IBM Japan has topped Nikkei Woman’s 3rd annual survey of best places for women to work. “We had a tendency not to assign tough jobs to women “because they were women”, which was the root cause of the gap in experience and depth of role between men and women in our company”, says the General Manager of the Diversity & HR PR department (sic) at IBM Japan.
Looking at the appointments of women to senior roles that have been announced recently in Japan (and also the interview that precedes the survey report in the Nikkei Business magazine with Chiaki Sakurai, department head in a nutraceuticals division at Otsuka Pharma), Japanese women still need to signal very loudly, often by having been educated at a foreign university, that they are up for challenging roles.

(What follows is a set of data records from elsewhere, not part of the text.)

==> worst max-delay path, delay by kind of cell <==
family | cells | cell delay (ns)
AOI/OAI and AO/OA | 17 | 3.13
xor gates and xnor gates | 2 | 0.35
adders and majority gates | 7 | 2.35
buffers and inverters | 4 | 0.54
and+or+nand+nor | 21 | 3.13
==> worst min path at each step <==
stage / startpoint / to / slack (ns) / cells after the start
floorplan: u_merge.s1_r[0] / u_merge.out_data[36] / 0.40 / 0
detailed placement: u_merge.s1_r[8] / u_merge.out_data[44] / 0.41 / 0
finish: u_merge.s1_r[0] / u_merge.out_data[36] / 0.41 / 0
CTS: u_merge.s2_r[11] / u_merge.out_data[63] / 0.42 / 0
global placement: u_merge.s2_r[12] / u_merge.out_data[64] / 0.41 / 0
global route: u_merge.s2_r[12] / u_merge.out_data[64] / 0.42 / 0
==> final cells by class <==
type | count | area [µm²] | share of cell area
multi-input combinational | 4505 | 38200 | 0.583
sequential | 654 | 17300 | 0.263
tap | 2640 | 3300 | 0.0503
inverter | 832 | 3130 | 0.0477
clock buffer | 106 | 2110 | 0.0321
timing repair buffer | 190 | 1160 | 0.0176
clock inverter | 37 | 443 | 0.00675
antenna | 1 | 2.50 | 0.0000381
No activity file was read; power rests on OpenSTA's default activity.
## src/design/dcbac_pkg.sv

```systemverilog
// Shared widths, register map and types for the dual-channel block average
// and calibration block. No dependencies.
package dcbac_pkg;

  localparam int SAMPLE_W = 12;
  localparam int SUM_W    = 18;
  localparam int REG_W    = 15;
  localparam int AVG_W    = 12;
  localparam int DIFF_W   = 17;
  localparam int PROD_W   = 33;
  localparam int OUT_W    = 30;
  localparam int ADDR_W   = 4;
  localparam int DATA_W   = 32;

  localparam logic [REG_W-1:0] BIAS_RESET = REG_W'(0);
  localparam logic [REG_W-1:0] GAIN_RESET = REG_W'(256);

  // Saturation bounds of a result, in product width
  localparam logic signed [PROD_W-1:0] OUT_MAX =
    {{(PROD_W-OUT_W+1){1'b0}}, {(OUT_W-1){1'b1}}};
  localparam logic signed [PROD_W-1:0] OUT_MIN =
    {{(PROD_W-OUT_W+1){1'b1}}, {(OUT_W-1){1'b0}}};

  // Register index (byte address bits [3:2])
  typedef enum logic [1:0] {
    REG_VOLT_BIAS = 2'd0,
    REG_VOLT_GAIN = 2'd1,
    REG_AMP_BIAS  = 2'd2,
    REG_AMP_GAIN  = 2'd3
  } reg_idx_e;

  typedef struct packed {
    logic [REG_W-1:0] volt_bias;
    logic [REG_W-1:0] volt_gain;
    logic [REG_W-1:0] amp_bias;
    logic [REG_W-1:0] amp_gain;
  } cfg_t;

endpackage

```

## src/design/dual_channel_block_average_calibrate.sv

```systemverilog
// Dual-channel block average with bias and gain calibration, top level.
// A block's result passes through the block capture, divide, gain multiply and
// saturate/output registers in that order; a stage holds its item while out_stall_i stalls it.
// Throughput: one item per cycle while in_stall_o is low; one result per BLOCK_LEN items.
// Reset clears sums, counter and pipeline valids; gains reset to 1.0 (256),
// biases to 0.
module dual_channel_block_average_calibrate #(
  parameter int BLOCK_LEN = 50
) (
  input  logic                            clk_i,
  input  logic                            rst_ni,
  input  logic                            psel,
  input  logic                            penable,
  input  logic                            pwrite,
  input  logic [dcbac_pkg::ADDR_W-1:0]    paddr,
  input  logic [dcbac_pkg::DATA_W-1:0]    pwdata,
  output logic [dcbac_pkg::DATA_W-1:0]    prdata,
  output logic                            pready,
  input  logic                            in_valid_i,
  output logic                            in_stall_o,
  input  logic [dcbac_pkg::SAMPLE_W-1:0]  volt_sample_i,
  input  logic [dcbac_pkg::SAMPLE_W-1:0]  amp_sample_i,
  output logic                            out_valid_o,
  input  logic                            out_stall_i,
  output logic [dcbac_pkg::OUT_W-1:0]     volt_value_o,
  output logic [dcbac_pkg::OUT_W-1:0]     amp_value_o
);
  import dcbac_pkg::*;

  cfg_t             cfg;
  logic             accept, last;
  logic [SUM_W-1:0] vblk, ablk;
  logic             blk_v_q, avg_v_q, prod_v_q, out_v_q;
  logic             blk_rdy, avg_rdy, prod_rdy, out_rdy;

  dcbac_regs u_regs (
    .clk_i   (clk_i),
    .rst_ni  (rst_ni),
    .psel    (psel),
    .penable (penable),
    .pwrite  (pwrite),
    .paddr   (paddr),
    .pwdata  (pwdata),
    .prdata  (prdata),
    .pready  (pready),
    .cfg_o   (cfg)
  );

  // Stage ready chain: a stage takes new data when empty or draining
  assign out_rdy  = !out_v_q  || !out_stall_i;
  assign prod_rdy = !prod_v_q || out_rdy;
  assign avg_rdy  = !avg_v_q  || prod_rdy;
  assign blk_rdy  = !blk_v_q  || avg_rdy;

  assign in_stall_o = !blk_rdy;
  assign accept     = in_valid_i && blk_rdy;

  dcbac_accum #(.BLOCK_LEN(BLOCK_LEN)) u_accum (
    .clk_i         (clk_i),
    .rst_ni        (rst_ni),
    .accept_i      (accept),
    .volt_sample_i (volt_sample_i),
    .amp_sample_i  (amp_sample_i),
    .last_o        (last),
    .volt_blk_o    (vblk),
    .amp_blk_o     (ablk)
  );

  dcbac_chan #(.BLOCK_LEN(BLOCK_LEN)) u_volt (
    .clk_i     (clk_i),
    .avg_en_i  (avg_rdy && blk_v_q),
    .prod_en_i (prod_rdy && avg_v_q),
    .out_en_i  (out_rdy && prod_v_q),
    .blk_sum_i (vblk),
    .bias_i    (cfg.volt_bias),
    .gain_i    (cfg.volt_gain),
    .value_o   (volt_value_o)
  );

  dcbac_chan #(.BLOCK_LEN(BLOCK_LEN)) u_amp (
    .clk_i     (clk_i),
    .avg_en_i  (avg_rdy && blk_v_q),
    .prod_en_i (prod_rdy && avg_v_q),
    .out_en_i  (out_rdy && prod_v_q),
    .blk_sum_i (ablk),
    .bias_i    (cfg.amp_bias),
    .gain_i    (cfg.amp_gain),
    .value_o   (amp_value_o)
  );

  // Advance the stage valids
  always_ff @(posedge clk_i or negedge rst_ni) begin
    if (!rst_ni) begin
      blk_v_q  <= 1'b0;
      avg_v_q  <= 1'b0;
      prod_v_q <= 1'b0;
      out_v_q  <= 1'b0;
    end else begin
      if (blk_rdy)  blk_v_q  <= accept && last;
      if (avg_rdy)  avg_v_q  <= blk_v_q;
      if (prod_rdy) prod_v_q <= avg_v_q;
      if (out_rdy)  out_v_q  <= prod_v_q;
    end
  end

  assign out_valid_o = out_v_q;

  a_blk_source: assert property (@(posedge clk_i) disable iff (!rst_ni)
    $rose(blk_v_q) |-> $past(accept && last))
    else $error("block stage filled without a closing item");

  a_prod_hold: assert property (@(posedge clk_i) disable iff (!rst_ni)
    (out_v_q && out_stall_i && prod_v_q) |=> prod_v_q)
    else $error("product stage dropped an item under stall");

endmodule

```

## src/design/dcbac_regs.sv

```systemverilog
// APB-style configuration registers: biases and gains of both channels.
// Depends on dcbac_pkg.
module dcbac_regs (
  input  logic                          clk_i,
  input  logic                          rst_ni,
  input  logic                          psel,
  input  logic                          penable,
  input  logic                          pwrite,
  input  logic [dcbac_pkg::ADDR_W-1:0]  paddr,
  input  logic [dcbac_pkg::DATA_W-1:0]  pwdata,
  output logic [dcbac_pkg::DATA_W-1:0]  prdata,
  output logic                          pready,
  output dcbac_pkg::cfg_t               cfg_o
);
  import dcbac_pkg::*;

  cfg_t     cfg_q;
  logic     wr_en;
  reg_idx_e idx;

  assign pready = 1'b1;
  assign wr_en  = psel && penable && pwrite && pready;
  assign idx    = reg_idx_e'(paddr[3:2]);
  assign cfg_o  = cfg_q;

  // Write the addressed register, keeping the low 15 bits
  always_ff @(posedge clk_i or negedge rst_ni) begin
    if (!rst_ni) begin
      cfg_q.volt_bias <= BIAS_RESET;
      cfg_q.volt_gain <= GAIN_RESET;
      cfg_q.amp_bias  <= BIAS_RESET;
      cfg_q.amp_gain  <= GAIN_RESET;
    end else if (wr_en) begin
      unique case (idx)
        REG_VOLT_BIAS: cfg_q.volt_bias <= pwdata[REG_W-1:0];
        REG_VOLT_GAIN: cfg_q.volt_gain <= pwdata[REG_W-1:0];
        REG_AMP_BIAS:  cfg_q.amp_bias  <= pwdata[REG_W-1:0];
        REG_AMP_GAIN:  cfg_q.amp_gain  <= pwdata[REG_W-1:0];
        default:       ;
      endcase
    end
  end

  // Read back the addressed register
  always_comb begin
    unique case (idx)
      REG_VOLT_BIAS: prdata = DATA_W'(cfg_q.volt_bias);
      REG_VOLT_GAIN: prdata = DATA_W'(cfg_q.volt_gain);
      REG_AMP_BIAS:  prdata = DATA_W'(cfg_q.amp_bias);
      REG_AMP_GAIN:  prdata = DATA_W'(cfg_q.amp_gain);
      default:       prdata = '0;
    endcase
  end

endmodule

```

## src/design/dcbac_accum.sv

```systemverilog
// Running sums and sample counter of both channels; captures the finished
// block sums when the last sample of a block arrives. Depends on dcbac_pkg.
module dcbac_accum #(
  parameter int BLOCK_LEN = 50
) (
  input  logic                            clk_i,
  input  logic                            rst_ni,
  input  logic                            accept_i,
  input  logic [dcbac_pkg::SAMPLE_W-1:0]  volt_sample_i,
  input  logic [dcbac_pkg::SAMPLE_W-1:0]  amp_sample_i,
  output logic                            last_o,
  output logic [dcbac_pkg::SUM_W-1:0]     volt_blk_o,
  output logic [dcbac_pkg::SUM_W-1:0]     amp_blk_o
);
  import dcbac_pkg::*;

  localparam int CNT_W = (BLOCK_LEN > 2) ? $clog2(BLOCK_LEN) : 1;
  localparam logic [CNT_W-1:0] CNT_LAST = CNT_W'(BLOCK_LEN - 1);

  logic [CNT_W-1:0] cnt_q, cnt_d;
  logic [SUM_W-1:0] vsum_q, vsum_d, asum_q, asum_d;
  logic [SUM_W-1:0] vadd, aadd;
  logic [SUM_W-1:0] vblk_q, ablk_q;

  assign last_o     = (cnt_q == CNT_LAST);
  assign vadd       = vsum_q + SUM_W'(volt_sample_i);
  assign aadd       = asum_q + SUM_W'(amp_sample_i);
  assign volt_blk_o = vblk_q;
  assign amp_blk_o  = ablk_q;

  // Accumulate, or clear at the end of a block
  always_comb begin
    cnt_d  = cnt_q;
    vsum_d = vsum_q;
    asum_d = asum_q;
    if (accept_i) begin
      if (last_o) begin
        cnt_d  = '0;
        vsum_d = '0;
        asum_d = '0;
      end else begin
        cnt_d  = cnt_q + 1'b1;
        vsum_d = vadd;
        asum_d = aadd;
      end
    end
  end

  always_ff @(posedge clk_i or negedge rst_ni) begin
    if (!rst_ni) begin
      cnt_q  <= '0;
      vsum_q <= '0;
      asum_q <= '0;
    end else begin
      cnt_q  <= cnt_d;
      vsum_q <= vsum_d;
      asum_q <= asum_d;
    end
  end

  // Hold the finished block sums for the divide stage
  always_ff @(posedge clk_i) begin
    if (accept_i && last_o) begin
      vblk_q <= vadd;
      ablk_q <= aadd;
    end
  end

  a_cnt_range: assert property (@(posedge clk_i) disable iff (!rst_ni)
    cnt_q <= CNT_LAST) else $error("sample counter passed block length");

  a_cnt_wrap: assert property (@(posedge clk_i) disable iff (!rst_ni)
    (accept_i && last_o) |=> (cnt_q == '0 && vsum_q == '0 && asum_q == '0))
    else $error("block end did not clear sums and counter");

endmodule

```

## src/design/dcbac_chan.sv

```systemverilog
// Datapath of one channel: divide the block sum by the block length
// (reciprocal multiply), subtract bias, multiply by gain, saturate.
// Depends on dcbac_pkg.
module dcbac_chan #(
  parameter int BLOCK_LEN = 50
) (
  input  logic                          clk_i,
  input  logic                          avg_en_i,
  input  logic                          prod_en_i,
  input  logic                          out_en_i,
  input  logic [dcbac_pkg::SUM_W-1:0]   blk_sum_i,
  input  logic [dcbac_pkg::REG_W-1:0]   bias_i,
  input  logic [dcbac_pkg::REG_W-1:0]   gain_i,
  output logic [dcbac_pkg::OUT_W-1:0]   value_o
);
  import dcbac_pkg::*;

  // Exact floor division for any SUM_W-bit dividend
  localparam int  SHIFT   = SUM_W + $clog2(BLOCK_LEN);
  localparam int  RECIP_W = SUM_W + 1;
  localparam int  MUL_W   = SUM_W + RECIP_W;
  localparam logic [RECIP_W-1:0] RECIP =
    RECIP_W'(((64'd1 << SHIFT) + 64'(BLOCK_LEN) - 64'd1) / 64'(BLOCK_LEN));

  logic [MUL_W-1:0]          quot_full;
  logic [AVG_W-1:0]          avg_q;
  logic signed [DIFF_W-1:0]  diff;
  logic signed [PROD_W-1:0]  diff_x, gain_x, prod_d, prod_q;
  logic [OUT_W-1:0]          sat_d, out_q;

  assign quot_full = MUL_W'(blk_sum_i) * MUL_W'(RECIP);

  // Average of the block
  always_ff @(posedge clk_i) begin
    if (avg_en_i) avg_q <= quot_full[SHIFT +: AVG_W];
  end

  // Remove bias and apply gain
  assign diff   = $signed(DIFF_W'(avg_q))
                - $signed({{(DIFF_W-REG_W){bias_i[REG_W-1]}}, bias_i});
  assign diff_x = PROD_W'(diff);
  assign gain_x = $signed(PROD_W'(gain_i));
  assign prod_d = diff_x * gain_x;

  always_ff @(posedge clk_i) begin
    if (prod_en_i) prod_q <= prod_d;
  end

  // Clamp to the signed result range
  always_comb begin
    if (prod_q > OUT_MAX)      sat_d = OUT_MAX[OUT_W-1:0];
    else if (prod_q < OUT_MIN) sat_d = OUT_MIN[OUT_W-1:0];
    else                       sat_d = prod_q[OUT_W-1:0];
  end

  always_ff @(posedge clk_i) begin
    if (out_en_i) out_q <= sat_d;
  end

  assign value_o = out_q;

endmodule
```
[src/rtl/lgl_pkg.sv]
// ---------------------------------------------------------------------------
// lgl_pkg
// Shared codes, types and the gate function of the gate neuron lattice.
// ---------------------------------------------------------------------------
package lgl_pkg;

  localparam logic [1:0] KIND_LOAD  = 2'd0;
  localparam logic [1:0] KIND_SPIKE = 2'd1;
  localparam logic [1:0] KIND_TICK  = 2'd2;

  localparam logic [2:0] GATE_XOR  = 3'd0;
  localparam logic [2:0] GATE_NAND = 3'd1;
  localparam logic [2:0] GATE_OR   = 3'd2;
  localparam logic [2:0] GATE_AND  = 3'd3;
  localparam logic [2:0] GATE_NOR  = 3'd4;

  localparam int DELAY_W = 5;

  typedef struct packed {
    logic                 armed;
    logic [DELAY_W-1:0]   timer;
  } lgl_syn_t;

  function automatic logic gate_eval(input logic [2:0] g, input logic a, input logic b);
    logic r;
    case (g)
      GATE_XOR:  r = a ^ b;
      GATE_NAND: r = ~(a & b);
      GATE_OR:   r = a | b;
      GATE_AND:  r = a & b;
      GATE_NOR:  r = ~(a | b);
      default:   r = 1'b0;
    endcase
    return r;
  endfunction

endpackage

[src/rtl/lgl_syn_update.sv]
// ---------------------------------------------------------------------------
// lgl_syn_update
// Synapse lanes of one neuron: arm, time out, fire and fold the flux parity.
// ---------------------------------------------------------------------------
module lgl_syn_update #(
  parameter int SYNAPSES = 12
) (
  input  logic                                  gate_hit,
  input  logic [SYNAPSES*lgl_pkg::DELAY_W-1:0]  delays,
  input  lgl_pkg::lgl_syn_t [SYNAPSES-1:0]      syn_in,
  output lgl_pkg::lgl_syn_t [SYNAPSES-1:0]      syn_out,
  output logic                                  flux
);

  logic [SYNAPSES-1:0] fire;

  always_comb begin
    fire    = '0;
    syn_out = syn_in;
    for (int j = 0; j < SYNAPSES; j++) begin
      if (syn_in[j].armed || gate_hit) begin
        if (syn_in[j].timer >= delays[j*lgl_pkg::DELAY_W +: lgl_pkg::DELAY_W]) begin
          fire[j]    = 1'b1;
          syn_out[j] = '0;
        end else begin
          syn_out[j].armed = 1'b1;
          syn_out[j].timer = syn_in[j].timer + 1'b1;
        end
      end
    end
  end

  assign flux = ^fire;

endmodule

The other companies in the top ten (scored on percentage of women in management, worklife balance, utilization of women and “equality” (numbers of men and women, and relative time in the company) were:
3. Daiichi Life Insurance
5. Sumitomo Life
6. Pasona (recruitment, temp agency)
7. Daiwa Securities
9. Meiji Life
10. Nippon LIfe
Note the large number of life insurance companies – the legacy no doubt of the largely female salesforce for life insurance companies. When I was working in Japan, the Insurance ladies regularly toured our office, leaving a trail of sweeties and leaflets in their wake.
Of the electronics companies, Ricoh is at 12, Panasonic at 15, Sony at 17.
Foreign companies (gaishi) are usually considered to be good places for women to succeed – so IBM at #1 and Novartis at #4 is no surprise – along with P&G at #11 and Accenture at #18.